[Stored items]
────────────────

### src/rtl/pcm_to_pdm_modulator_if.sv
// PCM sample stream port: a valid/ready push interface.
// Signal names are written from the modulator's point of view.
interface pcm_to_pdm_modulator_if #(
  parameter int PCM_WIDTH = 16
);
  logic [PCM_WIDTH-1:0] pcm_data_i;
  logic                 pcm_valid_i;
  logic                 pcm_ready_o;

  modport master (
    output pcm_data_i,
    output pcm_valid_i,
    input  pcm_ready_o
  );

  modport slave (
    input  pcm_data_i,
    input  pcm_valid_i,
    output pcm_ready_o
  );
endinterface

### src/rtl/pcm_to_pdm_modulator.sv
// First-order sigma-delta modulator: signed PCM samples from a small FIFO become a 1-bit PDM
// stream with its own bit clock. Each sample is held for OSR PDM bits.
module pcm_to_pdm_modulator #(
  parameter int PCM_WIDTH  = 16,
  parameter int CLK_DIV    = 100,
  parameter int OSR        = 64,
  parameter int FIFO_DEPTH = 8
) (
  input  logic                         clk_i,
  input  logic                         rst_n_i,
  input  logic                         enable_i,
  pcm_to_pdm_modulator_if.slave        pcm_if,
  output logic                         pdm_clk_o,
  output logic                         pdm_data_o,
  output logic                         fifo_empty_o,
  output logic                         underflow_o
);

  localparam int DIV_W = (CLK_DIV > 2) ? $clog2(CLK_DIV) : 1;
  localparam int OSR_W = (OSR > 2) ? $clog2(OSR) : 1;
  localparam int PTR_W = (FIFO_DEPTH > 2) ? $clog2(FIFO_DEPTH) : 1;
  localparam int CNT_W = PTR_W + 1;

  localparam logic [DIV_W-1:0] DIV_LAST = DIV_W'(CLK_DIV - 1);
  localparam logic [DIV_W-1:0] DIV_HALF = DIV_W'(CLK_DIV / 2);
  localparam logic [OSR_W-1:0] OSR_LAST = OSR_W'(OSR - 1);
  localparam logic [CNT_W-1:0] CNT_FULL = CNT_W'(FIFO_DEPTH);

  typedef enum logic {
    ST_IDLE = 1'b0,
    ST_RUN  = 1'b1
  } state_t;

  // Offset-binary view of a two's-complement sample: -full scale maps to 0.
  function automatic logic [PCM_WIDTH-1:0] to_offset(input logic [PCM_WIDTH-1:0] s);
    return {~s[PCM_WIDTH-1], s[PCM_WIDTH-2:0]};
  endfunction

  state_t                 r_state;
  logic [DIV_W-1:0]       r_div_cnt;
  logic [OSR_W-1:0]       r_osr_cnt;
  logic [PCM_WIDTH-1:0]   r_acc;
  logic [PCM_WIDTH-1:0]   r_cur_sample;
  logic                   r_pdm_clk;
  logic                   r_pdm_data;
  logic                   r_underflow;

  logic [PCM_WIDTH-1:0]   r_mem [FIFO_DEPTH];
  logic [PTR_W-1:0]       r_wr_ptr;
  logic [PTR_W-1:0]       r_rd_ptr;
  logic [CNT_W-1:0]       r_count;
  logic                   r_ready;
  logic                   r_empty;

  logic                   w_tick;
  logic                   w_boundary;
  logic                   w_push;
  logic                   w_pop;
  logic [DIV_W-1:0]       w_div_nxt;
  logic [OSR_W-1:0]       w_osr_nxt;
  logic [PCM_WIDTH-1:0]   w_sample;
  logic [PCM_WIDTH:0]     w_sum;
  logic [CNT_W-1:0]       w_count_nxt;

  // A tick is withheld on the disabling edge so a sample is never popped and then discarded.
  assign w_tick     = (r_state == ST_RUN) && enable_i && (r_div_cnt == DIV_LAST);
  assign w_boundary = w_tick && (r_osr_cnt == '0);
  assign w_push     = pcm_if.pcm_valid_i && r_ready;
  assign w_pop      = w_boundary && !r_empty;

  // Next counters, the sample used for this tick and the accumulator sum.
  always_comb begin
    w_div_nxt = '0;
    w_osr_nxt = '0;
    w_sample  = r_cur_sample;
    if (r_div_cnt == DIV_LAST) begin
      w_div_nxt = '0;
    end else begin
      w_div_nxt = r_div_cnt + DIV_W'(1);
    end
    if (r_osr_cnt == OSR_LAST) begin
      w_osr_nxt = '0;
    end else begin
      w_osr_nxt = r_osr_cnt + OSR_W'(1);
    end
    if (w_boundary) begin
      if (r_empty) begin
        w_sample = '0;
      end else begin
        w_sample = r_mem[r_rd_ptr];
      end
    end else begin
      w_sample = r_cur_sample;
    end
    w_sum = {1'b0, r_acc} + {1'b0, to_offset(w_sample)};
  end

  // FIFO occupancy after this cycle's push/pop.
  always_comb begin
    w_count_nxt = r_count;
    case ({w_push, w_pop})
      2'b10:   w_count_nxt = r_count + CNT_W'(1);
      2'b01:   w_count_nxt = r_count - CNT_W'(1);
      default: w_count_nxt = r_count;
    endcase
  end

  // Modulator FSM: bit clock divider, oversampling counter, accumulator and registered outputs.
  always_ff @(posedge clk_i or negedge rst_n_i) begin
    if (!rst_n_i) begin
      r_state      <= ST_IDLE;
      r_div_cnt    <= '0;
      r_osr_cnt    <= '0;
      r_acc        <= '0;
      r_cur_sample <= '0;
      r_pdm_clk    <= 1'b0;
      r_pdm_data   <= 1'b0;
      r_underflow  <= 1'b0;
    end else begin
      case (r_state)
        ST_IDLE: begin
          r_div_cnt   <= '0;
          r_osr_cnt   <= '0;
          r_acc       <= '0;
          r_pdm_clk   <= 1'b0;
          r_pdm_data  <= 1'b0;
          r_underflow <= 1'b0;
          if (enable_i) begin
            r_state <= ST_RUN;
          end else begin
            r_state <= ST_IDLE;
          end
        end
        ST_RUN: begin
          if (!enable_i) begin
            r_state     <= ST_IDLE;
            r_div_cnt   <= '0;
            r_osr_cnt   <= '0;
            r_acc       <= '0;
            r_pdm_clk   <= 1'b0;
            r_pdm_data  <= 1'b0;
            r_underflow <= 1'b0;
          end else begin
            r_state     <= ST_RUN;
            r_div_cnt   <= w_div_nxt;
            r_pdm_clk   <= (w_div_nxt >= DIV_HALF);
            r_underflow <= w_boundary && r_empty;
            if (w_tick) begin
              r_osr_cnt    <= w_osr_nxt;
              r_acc        <= w_sum[PCM_WIDTH-1:0];
              r_pdm_data   <= w_sum[PCM_WIDTH];
              r_cur_sample <= w_sample;
            end else begin
              r_osr_cnt    <= r_osr_cnt;
              r_acc        <= r_acc;
              r_pdm_data   <= r_pdm_data;
              r_cur_sample <= r_cur_sample;
            end
          end
        end
        default: begin
          r_state     <= ST_IDLE;
          r_div_cnt   <= '0;
          r_osr_cnt   <= '0;
          r_acc       <= '0;
          r_pdm_clk   <= 1'b0;
          r_pdm_data  <= 1'b0;
          r_underflow <= 1'b0;
        end
      endcase
    end
  end

  // FIFO pointers, occupancy and the registered ready/empty flags.
  always_ff @(posedge clk_i or negedge rst_n_i) begin
    if (!rst_n_i) begin
      r_wr_ptr <= '0;
      r_rd_ptr <= '0;
      r_count  <= '0;
      r_ready  <= 1'b1;
      r_empty  <= 1'b1;
    end else begin
      if (w_push) begin
        r_wr_ptr <= r_wr_ptr + PTR_W'(1);
      end else begin
        r_wr_ptr <= r_wr_ptr;
      end
      if (w_pop) begin
        r_rd_ptr <= r_rd_ptr + PTR_W'(1);
      end else begin
        r_rd_ptr <= r_rd_ptr;
      end
      r_count <= w_count_nxt;
      r_ready <= (w_count_nxt != CNT_FULL);
      r_empty <= (w_count_nxt == '0);
    end
  end

  // Sample storage; a reset flushes it through the pointers, so the array itself is not cleared.
  always_ff @(posedge clk_i) begin
    if (w_push) begin
      r_mem[r_wr_ptr] <= pcm_if.pcm_data_i;
    end
  end

  assign pcm_if.pcm_ready_o = r_ready;
  assign pdm_clk_o          = r_pdm_clk;
  assign pdm_data_o         = r_pdm_data;
  assign fifo_empty_o       = r_empty;
  assign underflow_o        = r_underflow;

endmodule

### src/flat_wrapper.sv
// flat-port wrapper written by rule: the top's interface ports become plain ports
module pcm_to_pdm_modulator_flat 
#(
  parameter int PCM_WIDTH  = 16,
  parameter int CLK_DIV    = 100,
  parameter int OSR        = 64,
  parameter int FIFO_DEPTH = 8
)
  (clk_i, rst_n_i, enable_i, pdm_clk_o, pdm_data_o, fifo_empty_o, underflow_o, pcm_if_pcm_data_i, pcm_if_pcm_valid_i, pcm_if_pcm_ready_o);
  pcm_to_pdm_modulator_if #(.PCM_WIDTH(PCM_WIDTH)) pcm_if_i ();
  input  logic clk_i;
  input  logic rst_n_i;
  input  logic enable_i;
  output logic pdm_clk_o;
  output logic pdm_data_o;
  output logic fifo_empty_o;
  output logic underflow_o;
  input wire logic [$bits(pcm_if_i.pcm_data_i)-1:0] pcm_if_pcm_data_i;
  input wire logic [$bits(pcm_if_i.pcm_valid_i)-1:0] pcm_if_pcm_valid_i;
  output wire logic [$bits(pcm_if_i.pcm_ready_o)-1:0] pcm_if_pcm_ready_o;
  assign pcm_if_i.pcm_data_i = pcm_if_pcm_data_i;
  assign pcm_if_i.pcm_valid_i = pcm_if_pcm_valid_i;
  assign pcm_if_pcm_ready_o = pcm_if_i.pcm_ready_o;
  pcm_to_pdm_modulator #(.PCM_WIDTH(PCM_WIDTH), .CLK_DIV(CLK_DIV), .OSR(OSR), .FIFO_DEPTH(FIFO_DEPTH)) u_core (.clk_i(clk_i), .rst_n_i(rst_n_i), .enable_i(enable_i), .pcm_if(pcm_if_i), .pdm_clk_o(pdm_clk_o), .pdm_data_o(pdm_data_o), .fifo_empty_o(fifo_empty_o), .underflow_o(underflow_o));
endmodule
### config.mk
export PLATFORM = sky130hd
export DESIGN_NAME = pcm_to_pdm_modulator_flat
export DESIGN_NICKNAME = d
export VERILOG_FILES = /design/src/rtl/pcm_to_pdm_modulator_if.sv /design/src/rtl/pcm_to_pdm_modulator.sv /design/src/flat_wrapper.sv
export SDC_FILE = /design/constraint.sdc
export NUM_CORES = 1
export LEC_CHECK = 0
export CORE_MARGIN = 8
export CORE_UTILIZATION = 30
export DETAILED_ROUTE_END_ITERATION = 7
export PLACE_DENSITY = 0.42
export SLEW_MARGIN = 20
export SYNTH_ARGS = -nofsm -noshare
export SYNTH_HDL_FRONTEND = slang
export SYNTH_SLANG_ARGS = --single-unit
### constraint.sdc
create_clock -name clk_i -period 4.5 [get_ports clk_i]
set_input_delay 1.35 -clock clk_i [delete_from_list [all_inputs] [get_ports clk_i]]
set_output_delay 1.35 -clock clk_i [all_outputs]
set_load 0.02 [all_outputs]
# --- Word-level counts from Yosys, hierarchy flattened ---
# Memory sizes are Yosys's and may differ from the RTL's.
# Index checks and enable logic that the tools add are counted.
# Widths: inputs -> output; s select.
totals:
  output_inout_bits: 5
  word_cells: 63
  ff_bits: 61
  ram_bits: 128
  n_memories: 1
  in_bits: 20
mem_list:
  columns: ["memory", "depth", "word_bits", "rd", "rd_clocked_by_memory_dff", "write_ports", "line", "rtl"]
  rows:
  - ["u_core.r_mem", 8, 16, 1, 0, 1, "pcm_to_pdm_modulator.sv:48", "logic [PCM_WIDTH-1:0] r_mem [FIFO_DEPTH];"]
op_classes:
  add_sub_neg: 7
  mux: 23
  n_eq_ne: 6
  n_reduce_logical: 10
  n_lt_le_gt_ge: 1
  n_bitwise: 2
op_table:
  columns: ["operator", "count"]
  rows:
  - ["$mux 16", 4]
  - ["$pmux 16 s2", 1]
  - ["$mux 6", 3]
  - ["$add 16x16->17", 1]
  - ["$mux 7", 2]
  - ["$pmux 7 s2", 1]
  - ["$pmux 6 s2", 1]
  - ["$pmux 4 s2", 1]
  - ["$add 7x1->7 const B", 1]
  - ["$eq 7x7->1 const B", 1]
  - ["$ge 7x6->1 const B", 1]
  - ["$mux 1", 7]
  - ["$add 3x1->3 const B", 2]
  - ["$add 6x1->6 const B", 1]
  - ["$eq 6x6->1 const B", 1]
  - ["$logic_and 1x1->1", 6]
  - ["$logic_not 6->1", 1]
  - ["$pmux 1 s2", 3]
  - ["$add 4x1->4 const B", 1]
  - ["$logic_not 4->1", 1]
  - ["$ne 4x4->1 const B", 1]
  - ["$sub 4x1->4 const B", 1]
  - ["$ne 3x3->1 const B", 1]
  - ["$reduce_and 3->1", 1]
  - ["other kinds (4)", 5]

# --- Depth between registers and ports, before layout ---
# Gate-level depths: netlist of the first run.
logic_depth:
  word_depth: 9
  ltp_mapped: 16
  mapped_depth_nobuf: 14

# --- Least setup slack after synthesis of the first run ---
# OpenSTA, ideal clock, no wires.
synth_timing:
  path_type: "input-to-reg"
  from: "input enable_i"
  to: "register u_core.r_acc[8]"
  required_time_ns: 4.431
  arrival_time_ns: 4.313
  setup_slack_ns: 0.118
  path_buffers: 3
  setup_time_ns: 0.069
  stages: 15
  path_cell_list: "and2_1 > clkbuf_1 > nand2_1 > or3_1 > clkbuf_1 > clkbuf_1 > o2bb2ai_1 > ha_1 > inv_1 > fa_1 > and3b_1 > o211a_1 > o211a_1 > or4_1 > nand3_1"
synth_via:
  elab_chain_cells: 8
  elab_cells_between_ends: 9
  classes_between: "1 x add/sub; 1 x eq/ne; 4 x mux; 3 x reduce/logical"
synth_rtl:
  columns: ["element", "line", "rtl"]
  rows:
  - ["start: declaration", "flat_wrapper.sv:13", "input logic enable_i;"]
  - ["$logic_and 1x1->1 (2 in a row)", "pcm_to_pdm_modulator.sv:66", "assign w_tick = (r_state == ST_RUN) && enable_i && (r_div_cnt == DIV_LAST);"]
  - ["$logic_and 1x1->1", "pcm_to_pdm_modulator.sv:67", "assign w_boundary = w_tick && (r_osr_cnt == '0);"]
  - ["$mux 16", "pcm_to_pdm_modulator.sv:86", "if (w_boundary) begin"]
  - ["net u_core.w_sample[0]", "pcm_to_pdm_modulator.sv:61", "logic [PCM_WIDTH-1:0] w_sample;"]
  - ["$add 16x16->17", "pcm_to_pdm_modulator.sv:95", "w_sum = {1'b0, r_acc} + {1'b0, to_offset(w_sample)};"]
  - ["$mux 16", "pcm_to_pdm_modulator.sv:148", "if (w_tick) begin"]
  - ["$mux 16", "pcm_to_pdm_modulator.sv:135", "if (!enable_i) begin"]
  - ["$pmux 16 s2", "pcm_to_pdm_modulator.sv:120", "case (r_state)"]
  - ["end signal: assignment", "pcm_to_pdm_modulator.sv:150", "r_acc <= w_sum[PCM_WIDTH-1:0];"]
  - ["end signal: assignment", "pcm_to_pdm_modulator.sv:155", "r_acc <= r_acc;"]
  - ["end: declaration", "pcm_to_pdm_modulator.sv:42", "logic [PCM_WIDTH-1:0] r_acc;"]
# The timed path passes the listed nets, and every way through them passes these cells. The select of a mux whose other input is x is not followed.
# A chain may end at the register's enable or synchronous reset.

# --- Worst setup path in the final report of the first run ---
layout_timing:
  from: "input enable_i"
  to: "register u_core.r_pdm_data (netlist: u_core.pdm_data_o)"
layout_via:
  elab_cells_between_ends: 10
  classes_between: "1 x add/sub; 1 x eq/ne; 4 x mux; 1 x bitwise; 3 x reduce/logical"
layout_rtl:
  columns: ["element", "line", "rtl"]
  rows:
  - ["$logic_and 1x1->1 (2 in a row)", "pcm_to_pdm_modulator.sv:66", null]
  - ["$logic_and 1x1->1", "pcm_to_pdm_modulator.sv:67", null]
  - ["$mux 16", "pcm_to_pdm_modulator.sv:86", null]
  - ["net u_core.w_sample[10]", "pcm_to_pdm_modulator.sv:61", null]
  - ["$add 16x16->17", "pcm_to_pdm_modulator.sv:95", null]
  - ["$mux 1", "pcm_to_pdm_modulator.sv:148", null]
  - ["$mux 1", "pcm_to_pdm_modulator.sv:135", null]
  - ["$pmux 1 s2", "pcm_to_pdm_modulator.sv:120", null]
  - ["end signal: assignment", "pcm_to_pdm_modulator.sv:151", "r_pdm_data <= w_sum[PCM_WIDTH];"]
  - ["end signal: assignment", "pcm_to_pdm_modulator.sv:156", "r_pdm_data <= r_pdm_data;"]
  - ["end: declaration", "pcm_to_pdm_modulator.sv:45", "logic r_pdm_data;"]
# The timed path passes the listed nets, and every way through them passes these cells. The select of a mux whose other input is x is not followed.

==> impl_results.md, run 1 <==
* Core Rows at 61
* Data required, critical path at 4870 ps
* N_diodes at 0
* Vias per std cell at roughly 4.8
* Clock-pin slew on the worst setup and hold paths at ~80 ps
* Post-synth top flop: edfxtp_1
* Sequential area share after synthesis at 63.28%
* Crit-path max FO at 17
* Post-CTS Setup Inserts at 0
* Die ar. at roughly 0.034 mm²
* DR iter-0 viols at about 320
* Worst Hold Class: reg2reg
* Post-Syn Area at ~0.0085 mm²
* Global-route usage over all layers at a little under an eighth
* Initial Util at 30.48%
* Vias at 4948
* Die X-Extent at ~180 µm
* Remaining routing DRC violations at 0
* Relative slew slack at roughly 60%
* Vias in the first global route at between 5000 and 6000
* Largest net degree at the start of global routing at between 40 and 50
* MaxCap Viol Count at 0
* Leak pwr at 3.753 nW
* Filler Cell Count at between 2000 and 3000
* Number of synthesized flops with an enable pin at 128
* Ratio of cells with drive above 1 in the final layout at 20.92%
* I/O Pins at 25
* Crit end category: flop
* Clock root buffer master: clkbuf_16
* Die height at 184.2 µm
* Gr ovfl total at 0
* RSZ-0062 raised after global routing: false
* Syn Nets at 622
* DRT antenna net count at 0
* CTS max path bufs at 2
* Setup-failing EPs final at 0
* Minimum clock period at approximately 4200 ps
* DP HPWL at approximately 13000 µm
* H-tree levels at 4
* Final std cell area, no fill at just over 0.01 mm²
* Fin. Hold Viols at 0
* Total Routed Length at 19080 µm
* GPL Wtd Cong at 0.7975
* Syn Inst Count at 572
* Post-CTS Resized at 0
* Pwr Total at 4.225 mW
* Area delta synth->final at 19.42%
* DP Worst Slack at -85.96 ps
* PwrDens at ~420 mW/mm²
* Synthesized area per cell at 14.84 µm²
* CTS tree: yes
* Pre-antenna DRT Iters at 4
* Drt wl/cell at 18.47 µm
* Worst path arrival time at 4560 ps
* First-pass GRT wire length at 30580 µm
* CORE AREA at 0.02786 mm²
* VDD IR max at about 0.25 mV
* Post-synth cell types at 56
* Max Clk Rate at 0.2390 GHz
* Port-buffer cells at 24
* Dpl cells at about 1000
* Synth warnings at 0
* Worst slew pin tran at 606.1 ps
* Finished Layout Cells at about 1000
* Worst skew pair latency at about 440 ps
* CP Launch Type: input pin
* Slew Viols, Final at 0
* Fin util at 36.40%
* Worst hold slack at 487.8 ps
* Sum Neg Setup Slack at 0 ps
* Initial antenna violation count at 1
* Final WS setup at 315.5 ps
* Area after DPL at approximately 0.0095 mm²
* Setup Skew at approximately 17 ps
* Clock sinks at 189
* Hold_buf cts at 0
* Register bit total from synthesis at 189
* Post-synth ARST share at about a third
* Status: finished clean
* Period utilisation layout at 92.99%
* WS Path Type: in2reg
* CTS buffer count at 17
* Fin nets at 692
-- layout by cell type (no fill, tap or decap), types with 4 or more instances in the layout --
master | synthesis | final
inv_1 | 19 | 19
mux2i_1 | 16 | 16
o2bb2ai_1 | 28 | 28
ha_1 | 28 | 28
nor3_1 | 12 | 7
inv_12 | 0 | 8
nand2_1 | 38 | 38
clkdlybuf4s50_1 | 0 | 23
a21oi_1 | 19 | 19
dfrtp_1 | 59 | 58
buf_4 | 0 | 53
nand3_1 | 17 | 17
nor3_2 | 0 | 5
edfxtp_1 | 128 | 128
a211oi_1 | 6 | 6
a21o_1 | 11 | 11
nor2_1 | 29 | 29
and3_1 | 5 | 5
o211ai_1 | 6 | 6
mux4_2 | 32 | 32
clkbuf_16 | 0 | 17
xor2_1 | 8 | 8
xnor2_1 | 13 | 13
o211a_1 | 4 | 4
o21ai_0 | 15 | 15
-- per-layer routing --
layer	part of all wire (%)	vias up	track usage (%)	wire length (µm)
li1	-	2361	-	-
met1	47	2529	15.11	8926
met2	50	44	20.39	9577
met3	2.0	12	2.343	381
met4	0.94	2	3.324	180
met5	0.068	-	0	13
-- path summary, 6_finish.rpt --
path | startpoint | end | slack (ps) | cells past startpoint
setup / recovery | enable_i | u_core.pdm_data_o$_DFFE_PN0P_ | 320 | 12
hold / removal | u_core.r_cur_sample[15]$_DFFE_PN0P_ | u_core.r_cur_sample[15]$_DFFE_PN0P_ | 490 | 1
setup reg to reg | u_core.r_div_cnt[3]$_DFF_PN0_ | u_core.pdm_data_o$_DFFE_PN0P_ | 590 | 12
hold reg to reg | u_core.r_cur_sample[15]$_DFFE_PN0P_ | u_core.r_cur_sample[15]$_DFFE_PN0P_ | 490 | 1
max in group asynchronous | rst_n_i | u_core.r_rd_ptr[0]$_DFFE_PN0P_ | 2670 | 2
min in group asynchronous | rst_n_i | u_core.pdm_clk_o$_DFF_PN0_ | 840 | 1
-- synthesized netlist by cell type, types with 8 or more instances --
master,count,share of area (%)
a21o_1,11,0.97
a21oi_1,19,1.1
clkbuf_1,16,0.71
dfrtp_1,59,17
edfxtp_1,128,45
ha_1,28,4.1
inv_1,19,0.84
mux2i_1,16,1.9
mux4_2,32,8.5
nand2_1,38,1.7
nand3_1,17,1.0
nor2_1,29,1.3
nor3_1,12,0.71
o21ai_0,15,0.88
o2bb2ai_1,28,2.9
xnor2_1,13,1.3
xor2_1,8,0.83
-- flip-flops by register name, summed over array words and instances, names as in the netlist, 3 cells and up --
register	count
u_core.r_wr_ptr	3
u_core.r_osr_cnt	6
u_core.r_acc	16
u_core.r_rd_ptr	3
u_core.r_cur_sample	16
u_core.r_mem	128
u_core.r_div_cnt	7
u_core.r_count	4
-- cell type report --
type	count	area (µm²)	area share, %
Clock buffer	17	425.4	4.195
Inverter	19	71.32	0.7034
Sequential cell	189	5374	53.00
Multi-Input combinational cell	338	2947	29.06
Clock inverter	15	216.5	2.135
Tap cell	378	473.0	4.664
Timing Repair Buffer	77	633.1	6.244
-- where the power goes --
group	leakage [nW]	internal, mW	switching [mW]	total, mW
logic	1.46	0.165	0.277	0.442
registers	1.99	2.08	0.0802	2.16
clock network	0.308	0.791	0.830	1.62
-- critical path: stages --
cell and delay (ps):
clkdlybuf4s50_1 540, and2_1 170, nand2_1 70, or3_1 440, buf_4 230, o2bb2ai_1 160
ha_1 330, and4_1 280, o2111ai_1 180, a31o_2 280, o41ai_1 330, o211a_1 200
-- cells by family (layout without fill, tap and decap cells) --
kind of cell	after synthesis	count (layout)	synth area share [%]
compound gates	111	111	9.520
xor+xnor	21	21	2.166
mux	51	51	10.82
simple gates	125	125	7.236
fa+ha+maj	30	30	4.598
buf+inv	45	128	2.387
flops	189	189	63.28
Note: power is estimated with default switching activity, not from simulation.
==> inputs of run 2 (changes only) <==
--- a/config.mk
+++ b/config.mk
@@ -5,10 +5,10 @@
 export SDC_FILE = /design/constraint.sdc
 export NUM_CORES = 1
 export LEC_CHECK = 0
+export CORE_ASPECT_RATIO = 1.25
 export CORE_MARGIN = 8
-export CORE_UTILIZATION = 30
+export CORE_UTILIZATION = 40
 export DETAILED_ROUTE_END_ITERATION = 7
-export PLACE_DENSITY = 0.42
 export SLEW_MARGIN = 20
 export SYNTH_ARGS = -nofsm -noshare
 export SYNTH_HDL_FRONTEND = slang
==> run 2 against run 1 <==
  * Combinational power shrank 1%
  * Fmax fell by 0.88%
  * Global-route usage is 2.2 points higher
  * Sequential share of layout area increased by 1.6 points
  * Die area decreased by 23%
  * Routed wire length fell by 8.5%
  * Final area fell by 2.9%
  * Highest routed layer is now met4
  * Largest cell class unchanged
  * Clock skew fell by 7.4 ps
  * Flip-flop and latch count is the same
  * Sequential power barely moved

────────────────

Pull every line with "Largest" from the records.

* Largest net degree at the start of global routing at between 40 and 50
  * Largest cell class unchanged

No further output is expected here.